IdentIfIcatIon of subjects wIth alzheImer’s dIsease and other dementIa from the permanent benefIcIarIes sample
Keywords:
Alzheimer disease, epidemiology, EGB, Health Care InsuranceAbstract
The number of patients with Alzheimer’s disease or other dementia (ADD) in France has been estimated at 856 000 in 2004 and the incidental cases (subjects > 65 years) between 186 000 and 225 000. The use of the medical-administrative databases could be proposed to identify these patients with epidemiological purposes. We used the EGB (Echantillon Generaliste des Beneficiaires), a 1/97 sample of the beneficiaries of the usual French health insurance plan, (concerning 77% of the French population in 2007).

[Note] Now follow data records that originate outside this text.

--- src/rtl/mem_stall_ctrl.sv ---
// MEM-stage access sequencer for a req/ack DRAM port; holds the pipeline via `stop` while an access is in flight.
// Optional request timeout enabled by defining MEM_TIMEOUT_EN.
module mem_stall_ctrl #(
  parameter int DW      = 32,
  parameter int AW      = 32,
  parameter int TIMEOUT = 64
) (
  input  logic          clk,
  input  logic          rst,
  input  logic          mem_have_inst,
  input  logic          mem_dram_re,
  input  logic          mem_dram_we,
  input  logic [AW-1:0] mem_addr,
  input  logic [DW-1:0] mem_wdata,
  input  logic          dram_ack,
  input  logic [DW-1:0] dram_rdata,
  output logic          dram_req,
  output logic          dram_wr,
  output logic [AW-1:0] dram_addr,
  output logic [DW-1:0] dram_wdata,
  output logic          stop,
  output logic [DW-1:0] mem_rdata,
  output logic          mem_rdata_vld,
  output logic          mem_err
);

  localparam logic [1:0] IDLE = 2'd0;
  localparam logic [1:0] REQ  = 2'd1;
  localparam logic [1:0] DONE = 2'd2;

  logic [1:0] state_reg;
  logic [1:0] state_next;
  logic       access;
  logic       abort;

  assign access = mem_have_inst & (mem_dram_re | mem_dram_we);

`ifdef MEM_TIMEOUT_EN
  localparam int LIMIT = TIMEOUT - 1;
  logic [7:0] cnt_reg;

  // Ack takes priority over expiry in the same cycle.
  assign abort = (state_reg == REQ) & ~dram_ack & ({24'd0, cnt_reg} == LIMIT[31:0]);

  always_ff @(posedge clk or posedge rst) begin
    if (rst) begin
      cnt_reg <= 8'd0;
    end else if (state_reg == IDLE && access) begin
      cnt_reg <= 8'd0;
    end else if (state_reg == REQ && !dram_ack && cnt_reg != 8'hFF) begin
      cnt_reg <= cnt_reg + 8'd1;
    end
  end
`else
  logic [31:0] unused_timeout;
  assign unused_timeout = TIMEOUT;
  assign abort = 1'b0;
`endif

  always_comb begin
    state_next = state_reg;
    case (state_reg)
      IDLE:    if (access) state_next = REQ;
      REQ:     if (dram_ack || abort) state_next = DONE;
      DONE:    state_next = IDLE;
      default: state_next = IDLE;
    endcase
  end

  // Gated by rst so the freeze releases immediately when an access is abandoned.
  assign stop = ~rst & (((state_reg == IDLE) & access) | (state_reg == REQ));

  always_ff @(posedge clk or posedge rst) begin
    if (rst) begin
      state_reg     <= IDLE;
      dram_req      <= 1'b0;
      dram_wr       <= 1'b0;
      dram_addr     <= '0;
      dram_wdata    <= '0;
      mem_rdata     <= '0;
      mem_rdata_vld <= 1'b0;
      mem_err       <= 1'b0;
    end else begin
      state_reg     <= state_next;
      mem_rdata_vld <= 1'b0;
      mem_err       <= 1'b0;
      case (state_reg)
        IDLE: begin
          if (access) begin
            dram_addr  <= mem_addr;
            dram_wdata <= mem_wdata;
            dram_wr    <= mem_dram_we;
            dram_req   <= 1'b1;
          end
        end
        REQ: begin
          if (dram_ack) begin
            dram_req      <= 1'b0;
            mem_rdata_vld <= 1'b1;
            if (!dram_wr) mem_rdata <= dram_rdata;
          end else if (abort) begin
            dram_req      <= 1'b0;
            mem_rdata_vld <= 1'b1;
            mem_err       <= 1'b1;
            mem_rdata     <= '0;
          end
        end
        default: begin
        end
      endcase
    end
  end

endmodule
--- config.mk ---
export PLATFORM = sky130hd
export DESIGN_NAME = mem_stall_ctrl
export DESIGN_NICKNAME = d
export VERILOG_FILES = /design/src/rtl/mem_stall_ctrl.sv
export SDC_FILE = /design/constraint.sdc
export NUM_CORES = 1
export LEC_CHECK = 0
export BUFFER_PORTS_ARGS = -buffer_cell sky130_fd_sc_hd__clkbuf_2
export CORE_UTILIZATION = 30
export DETAILED_ROUTE_END_ITERATION = 12
export HOLD_SLACK_MARGIN = 0.05
export SLEW_MARGIN = 20
export SYNTH_ARGS = -nofsm -noshare
export SYNTH_HDL_FRONTEND = slang
export SYNTH_SLANG_ARGS = --single-unit
--- constraint.sdc ---
create_clock -name clk -period 3.32 [get_ports clk]
set_input_delay 0 -clock clk [delete_from_list [all_inputs] [get_ports clk]]
set_output_delay 0 -clock clk [all_outputs]
set_load 0.01 [all_outputs]
==> results of run 1 <==
[layout make-up]
class	instances	area (sq um)
Timing Repair Buffer	302	2012
Clock buffer	14	264.0
Inverter	4	17.52
Multi-Input combinational cell	107	1257
Tap cell	172	215.2
Fill cell	1097	6296
Sequential cell	101	2527
Clock inverter	1	30.03
[power groups by stage]
stage / Sequential, mW / Combinational [mW] / Clock (mW)
after floorplan: 2.22 / 0.641 / 0
after global placement: 1.97 / 1.52 / 0
after detailed placement: 2.00 / 1.54 / 0
after CTS: 1.98 / 1.63 / 1.09
after global routing: 2.05 / 1.76 / 1.14
final: 1.99 / 1.62 / 1.04
[metrics by stage]
step	std cells	total power, mW	worst slack, ns
after floorplan	224	2.858	0.6729
after global placement	587	3.492	1.513
after detailed placement	587	3.536	1.435
after CTS	701	4.706	1.260
after global routing	701	4.946	1.136
final	701	4.647	1.266
[worst reg2reg max path, cell delays in order (launching register included)]
cell and delay [ns]:
dfrtp_1 0.38, or3_4 0.84, mux2_2 0.47
[cells by family after synthesis]
| group | Yosys count | share of synthesized area |
|---|---|---|
| DFF | 101 | 0.6516 |
| muxes | 97 | 0.3087 |
| other | 1 | 0.0009668 |
| buffers and inverters | 16 | 0.02613 |
| AOI/OAI and AO/OA | 3 | 0.004514 |
| and+or+nand+nor | 6 | 0.008067 |
[layer usage]
metal / routed length [microns] / vias up / track usage
met4: 170 / 0 / 0.06838
met3: 719 / 12 / 0.04550
li1: - / 1375 / -
met2: 4892 / 114 / 0.2551
met1: 3665 / 1400 / 0.1566
met5: 0 / - / 0
[Yosys cell counts]
master and instances:
or3_1 1, inv_1 4, nand2b_1 1, o21ai_0 1
conb_1 1, buf_2 6, nor2_1 1, clkbuf_1 1
buf_4 1, a211oi_1 1, mux2_2 69, dfrtp_1 101
mux2_4 28, o21ai_1 1, nand3b_1 1, buf_6 4
nand2_1 2
[how the worst min path moves through the flow]
stage | startpoint | end | slack, ns
2_1_floorplan | rst | stop | 0.05
3_3_place_gp | dram_ack | state_reg[0]$_DFFE_PP0P_ | 0.22
3_5_place_dp | dram_ack | state_reg[0]$_DFFE_PP0P_ | 0.23
4_1_cts | mem_wdata[22] | dram_wdata[22]$_DFFE_PP0P_ | 0.40
5_1_grt | mem_addr[6] | dram_addr[6]$_DFFE_PP0P_ | 0.42
6_report | rst | dram_wdata[3]$_DFFE_PP0P_ | 0.42
==> key figures, run 1 <==
Logic synthesis
  • Dominant cells by area after synthesis: dfrtp_1, mux2_2, mux2_4, buf_6, buf_2
  • Synth unique cells: 17
  • Warnings from Yosys: 0
  • Syn_area_per_cell: 17.32 sq um
  • Synth Cell Area: 3879 sq um
  • Post-synthesis net count: 326
  • Number of synthesized register bits: 101
  • Synth top area share: 0.6516
  • Register area share after synthesis: 0.6516
  • Area leader, netlist: dfrtp_1
  • Synthesized instance count: 224

Placed design
  • Post-DP HPWL: 5749 microns
  • IO buf count: 201
  • Gpl congestion: 0.6845
  • Dpl cell area: 5039 sq um

Final layout
  • Commonest non-fill, non-tap cell in the layout: clkbuf_2
  • Layout Nets: 627
  • Final Util: 0.5011
  • Largest registers: dram_addr x32, dram_wdata x32, mem_rdata x32
  • Finished Cell Area: 6324 sq um
  • Most frequent cells in the layout: clkbuf_2, dfrtp_1, dlygate4sd3_1
  • Share of cells above drive strength 1: 0.5955
  • Final antenna diode count: 0
  • Area Overhead vs Synth: 63.03%

Route
  • DR WL/cell: 13.48 microns
  • Via density: 4.138
  • Antenna-violating nets left: 0
  • Post-Route WL: 9447 microns
  • DRC: 0
  • Drt pass-1 iters: 3
  • Iteration-0 DRC count of the detailed router: 71
  • Detailed-route via count: 2901

Timing
  • Rel. slew slack: 0.2865
  • Final Cycle Share: 0.6187
  • Setup Skew: 0.006074 ns
  • Final setup viols: 0
  • Final hold slack: 0.4185 ns
  • Final Critical Period: 2.054 ns
  • Slew Limit Fails: 0
  • Setup TNS Final: 0 ns
  • Worst-Margin Slew: 1.070 ns
  • Final hold viol count: 0
  • Unrepaired setup endpoints after global routing: no
  • Fmax: 0.4868 GHz

Clock network
  • CTS Hold Bufs: 99
  • # H-tree levels: 3
  • TritonCTS clock tree: yes
  • Clock root buffer: clkbuf_16
  • Worst-skew pair later-pin latency: 0.34 ns
  • # clock sinks: 101
  • Setup bufs post-CTS: 0
  • Post-cts gate resize count: 0
  • Max clock buf depth: 2
  • Reg clk slew, reported paths: 0.06 ns
  • Inserted Clock Buffers: 9

Pwr
  • Clk network pwr share: 0.224
  • Int Pwr: 3.259 mW
  • LEAKAGE: 3.173 nW
  • Pwr Density: 734.9 nW/um^2
  • Net Sw Power: 1.389 mW
  • Flop pwr share: 0.427
  • Logic pwr share: 0.348
  • Net Sw Frac: 0.2988
  • Peak VDD IR: 0.0002717 V

Setup path
  • R2R cell count: 2
  • Crit Reg-Reg Endpoint: dram_addr[23]$_DFFE_PP0P_
  • Buf+Inv Stages, Crit Path: 2
  • CP startpoint: mem_dram_we
  • Critical path type: in2reg
  • CP endpoint: dram_addr[23]$_DFFE_PP0P_
  • Max incr delay on CP: 0.88 ns
  • Cell Chain, Critical Path: dlygate4sd3_1, clkbuf_2, o21ai_1, or3_4, mux2_2
  • CP arrival: 2.27 ns
  • CP delay by family, top: simple AND/OR/NAND/NOR gates
  • CP max FO: 67
  • Worst Setup Start Kind: input pin
  • CP endpoint kind: flop
  • R2R setup slack: 1.52 ns
  • WP depth: 5
  • CP max-delay cell: or3_4
  • RR Startpoint: state_reg[0]$_DFFE_PP0P_
  • Crit path required time: 3.54 ns

Floorplan
  • CORE AREA: 12620 sq um
  • Row count: 41
  • Starting Density: 0.3074
  • IO Pins: 203
  • DIE WIDTH: 115.7 microns
  • Die Area: 13390 sq um
  • Die height: 115.7 microns

GRT
  • Pin count of the biggest net entering global routing: 79
  • Overall routing resource usage: 0.1440
  • First-pass GRT wire length: 14600 microns
  • Initial antenna violation count: 0
  • Vias in the first global route: 3062
  • Total gr overflow: 0

Job
  • Max Cap Viol: 0

Outcome
  • Run status: completed

Worst hold path
  • Worst hold-check path type: in2async
(Power assumes the default switching activity.)
==> run 2: changes to the inputs <==
==> constraint.sdc (replaced) <==
create_clock -name clk -period 2.1 [get_ports clk]
set_input_delay 0 -clock clk [delete_from_list [all_inputs] [get_ports clk]]
set_output_delay 0 -clock clk [all_outputs]
set_load 0.01 [all_outputs]
==> key figures, run 2 (synthesis results as in run 1) <==
Setup path
  • RR Startpoint: state_reg[1]$_DFFE_PP0P_
  • CP arrival: 1.88 ns (-0.39 ns)
  • R2R setup slack: 0.51 ns (-1.01 ns)
  • Crit Reg-Reg Endpoint: dram_wdata[22]$_DFFE_PP0P_
  • Max incr delay on CP: 0.54 ns (-0.34 ns)
  • Crit path required time: 2.32 ns (-1.22 ns)
  • CP max-delay cell: dlygate4sd3_1
  • Cell Chain, Critical Path: dlygate4sd3_1, clkbuf_2, o21ai_1, or3_4, buf_4, mux2_2
  • R2R cell count: 3 (+1)
  • Worst Setup Start Kind: input pin
  • CP max FO: 39 (-42%)
  • CP endpoint kind: flop
  • Critical path type: in2reg

Route
  • Post-Route WL: 9665 microns (+2.3%)
  • Iteration-0 DRC count of the detailed router: 96 (+35%)
  • DR WL/cell: 13.73 microns (+1.9%)
  • Detailed-route via count: 2954 (+1.8%)
  • Drt pass-1 iters: 4 (+1)
  • Via density: 4.196 (+1.4%)
  • Antenna-violating nets left: 0 (unchanged)
  • DRC: 0 (unchanged)

Floorplan
  • Starting Density: 0.3074 (unchanged)
  • Die height: 115.7 microns (unchanged)
  • CORE AREA: 12620 sq um (unchanged)
  • IO Pins: 203 (unchanged)
  • DIE WIDTH: 115.7 microns (unchanged)
  • Row count: 41 (unchanged)
  • Die Area: 13390 sq um (unchanged)

Clock network
  • Setup bufs post-CTS: 0 (unchanged)
  • Worst-skew pair later-pin latency: 0.34 ns (about the same)
  • Max clock buf depth: 2 (unchanged)
  • TritonCTS clock tree: yes
  • CTS Hold Bufs: 99 (unchanged)
  • Reg clk slew, reported paths: 0.06 ns (about the same)
  • Post-cts gate resize count: 0 (unchanged)
  • Clock root buffer: clkbuf_16
  • # clock sinks: 101 (unchanged)
  • Inserted Clock Buffers: 9 (unchanged)
  • # H-tree levels: 3 (unchanged)

Outcome
  • Run status: completed

Timing
  • Final hold viol count: 0 (unchanged)
  • Slew Limit Fails: 0 (unchanged)
  • Setup Skew: 0.004699 ns (-0.001375 ns)
  • Final Critical Period: 1.665 ns
  • Fmax: 0.6008 GHz
  • Worst-Margin Slew: 0.5271 ns (-0.5432 ns)
  • Setup TNS Final: 0 ns (unchanged)
  • Final Cycle Share: 0.7926
  • Unrepaired setup endpoints after global routing: no
  • Final hold slack: 0.1741 ns (-0.2444 ns)
  • Rel. slew slack: 0.6486 (+0.3621)
  • Final setup viols: 0 (unchanged)

Pwr
  • LEAKAGE: 3.195 nW (+0.67%)
  • Pwr Density: 1164 nW/um^2 (+58%)
  • Peak VDD IR: 0.0006966 V (+160%)
  • Pwr Total: 7.437 mW (+60%)

Final layout
  • Fin cells: 704 (+0.43%)
  • Area Overhead vs Synth: 64.71%
  • Share of cells above drive strength 1: 0.6015 (+0.006041)
  • Commonest non-fill, non-tap cell in the layout: clkbuf_2
  • Area of the multi-input gates: 1262 sq um (+0.40%)
  • Finished Cell Area: 6389 sq um (+1.0%)
  • Fill cells: 1137 (+3.6%)
  • Register area: 2527 sq um (unchanged)
  • Final antenna diode count: 0 (unchanged)
  • Layout Nets: 629 (+0.32%)
  • Most frequent cells in the layout: clkbuf_2, dfrtp_1, dlygate4sd3_1
  • Largest registers: dram_addr x32, dram_wdata x32, mem_rdata x32

Worst hold path
  • Worst hold-check path type: in2async

Placed design
  • Dpl cell area: 5085 sq um (+0.92%)
  • Placed Cells: 589 (+0.34%)
  • IO buf count: 201 (unchanged)
  • Post-DP HPWL: 6001 microns (+4.4%)
  • Gpl congestion: 0.6781 (-0.93%)

Job
  • Max Cap Viol: 0 (unchanged)

GRT
  • Total gr overflow: 0 (unchanged)
  • Overall routing resource usage: 0.1474 (+0.003390)
  • Pin count of the biggest net entering global routing: 91 (+15%)
  • Initial antenna violation count: 0 (unchanged)
  • First-pass GRT wire length: 14950 microns (+2.4%)
  • Vias in the first global route: 3107 (+1.5%)
run 2: cell count changes in the layout (fill, tap and decap cells not counted):
cell and change:
buf_12 +2, clkbuf_8 +1, nor2_4 +1, clkbuf_1 -2, clkinv_2 +1, inv_4 -1, nor2_2 -1, clkinvlp_4 +2
run 2: critical path, delay by kind of cell:
family / cells / cell delay [ns]
AOI/OAI and AO/OA: 1 / 0.19
buffers and inverters: 3 / 1.09
muxes: 1 / 0.41
and+or+nand+nor: 1 / 0.16
run 2: layout make-up:
class / instances / area share
flip-flops and latches: 101 / 0.3956
repair buffers: 304 / 0.3212
multi-input cells: 107 / 0.1976
clock buffers: 13 / 0.04230
well taps: 172 / 0.03369
clock inverters: 3 / 0.006659
inverters: 4 / 0.002938
run 2: power breakdown:
| part | leakage, nW | internal (mW) | switching (mW) |
|---|---|---|---|
| Sequential | 1.19 | 2.73 | 0.438 |
| Clock | 0.152 | 1.02 | 0.676 |
| Combinational | 1.85 | 1.45 | 1.12 |
| Total | 3.19 | 5.20 | 2.24 |
run 2: worst max-delay path by stage:
stage / cells after the start / from / end / slack, ns
6_report: 6 / mem_dram_we / dram_addr[19]$_DFFE_PP0P_ / 0.44
2_1_floorplan: 5 / state_reg[1]$_DFFE_PP0P_ / dram_wdata[10]$_DFFE_PP0P_ / 0.56
4_1_cts: 6 / mem_dram_we / dram_addr[7]$_DFFE_PP0P_ / 0.45
3_3_place_gp: 3 / state_reg[1]$_DFFE_PP0P_ / dram_wdata[22]$_DFFE_PP0P_ / 0.55
5_1_grt: 6 / mem_dram_we / dram_addr[20]$_DFFE_PP0P_ / 0.34
3_5_place_dp: 3 / state_reg[1]$_DFFE_PP0P_ / dram_wdata[4]$_DFFE_PP0P_ / 0.53
run 2: layer usage:
metal,wire length [microns],vias to the layer above,GRT usage
met3,612,13,0.04812
li1,-,1375,-
met1,3862,1447,0.1629
met4,166,0,0.06068
met2,5022,119,0.2611
met5,0,-,0
run 2: per-stage QoR:
stage                       util  setup slack, ns
after floorplan                -           0.5559
after global placement    0.4029           0.5535
after detailed placement  0.4029           0.5294
after CTS                 0.5062           0.4510
after global routing      0.5062           0.3409
final                     0.5062           0.4355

Three criteria of identification of the patients > 60 years having an ADD in 2007 were used: the “long-term disease n°15” (ALD15) -meaning 100% reimbursement of health costs for the patient”, the consumption of the specific drugs of ADD (MED) and hospitalisation with an ADD code as the main diagnosis in the French Diagnosis Related system called Programme de Medicalisation du Systeme d’Information (PMSI). 3 802 beneficiaries distributed in 7 separate populations were identified: patients in ALD15 (17.3 %), the MED group (21.4 %), the PMSI group (14.4 %) and the various combinations of these 3 criteria (ALD15+MED (27.1 %), ALD15+PMSI (2.5 %), PMSI+MED (6.8 %) and ALD15+MED+PMSI (9.7 %)). Patients declared in ALD15 were older (85.1 ± 9.1 years) than those of the MED group (81.9 ± 7.4 years) and of the PMSI group (83.4±9.5 years). The distribution of genders was uneven (sexratio F/H: 3.0, 2.0 and 1.5, respectively). The rate of a general practitioner consultation was 57.6 % for the patients ALD15 against 89.8 % and 84.8 % in 2 other groups, respectively. The 2-year death rate ranged from 8.6% (MED) to 34.4% (ALD15+PMSI). The use of the various criteria of identification of the ADD identifies groups of different sociodemographic characteristics and gravity. The institutionalization of the patients or the expectation of declaration in ALD15 could partially explain these dissimilarities. It seems difficult to use administrative data for identifying AD patients with the absence of bias and the precision required for epidemiological studies.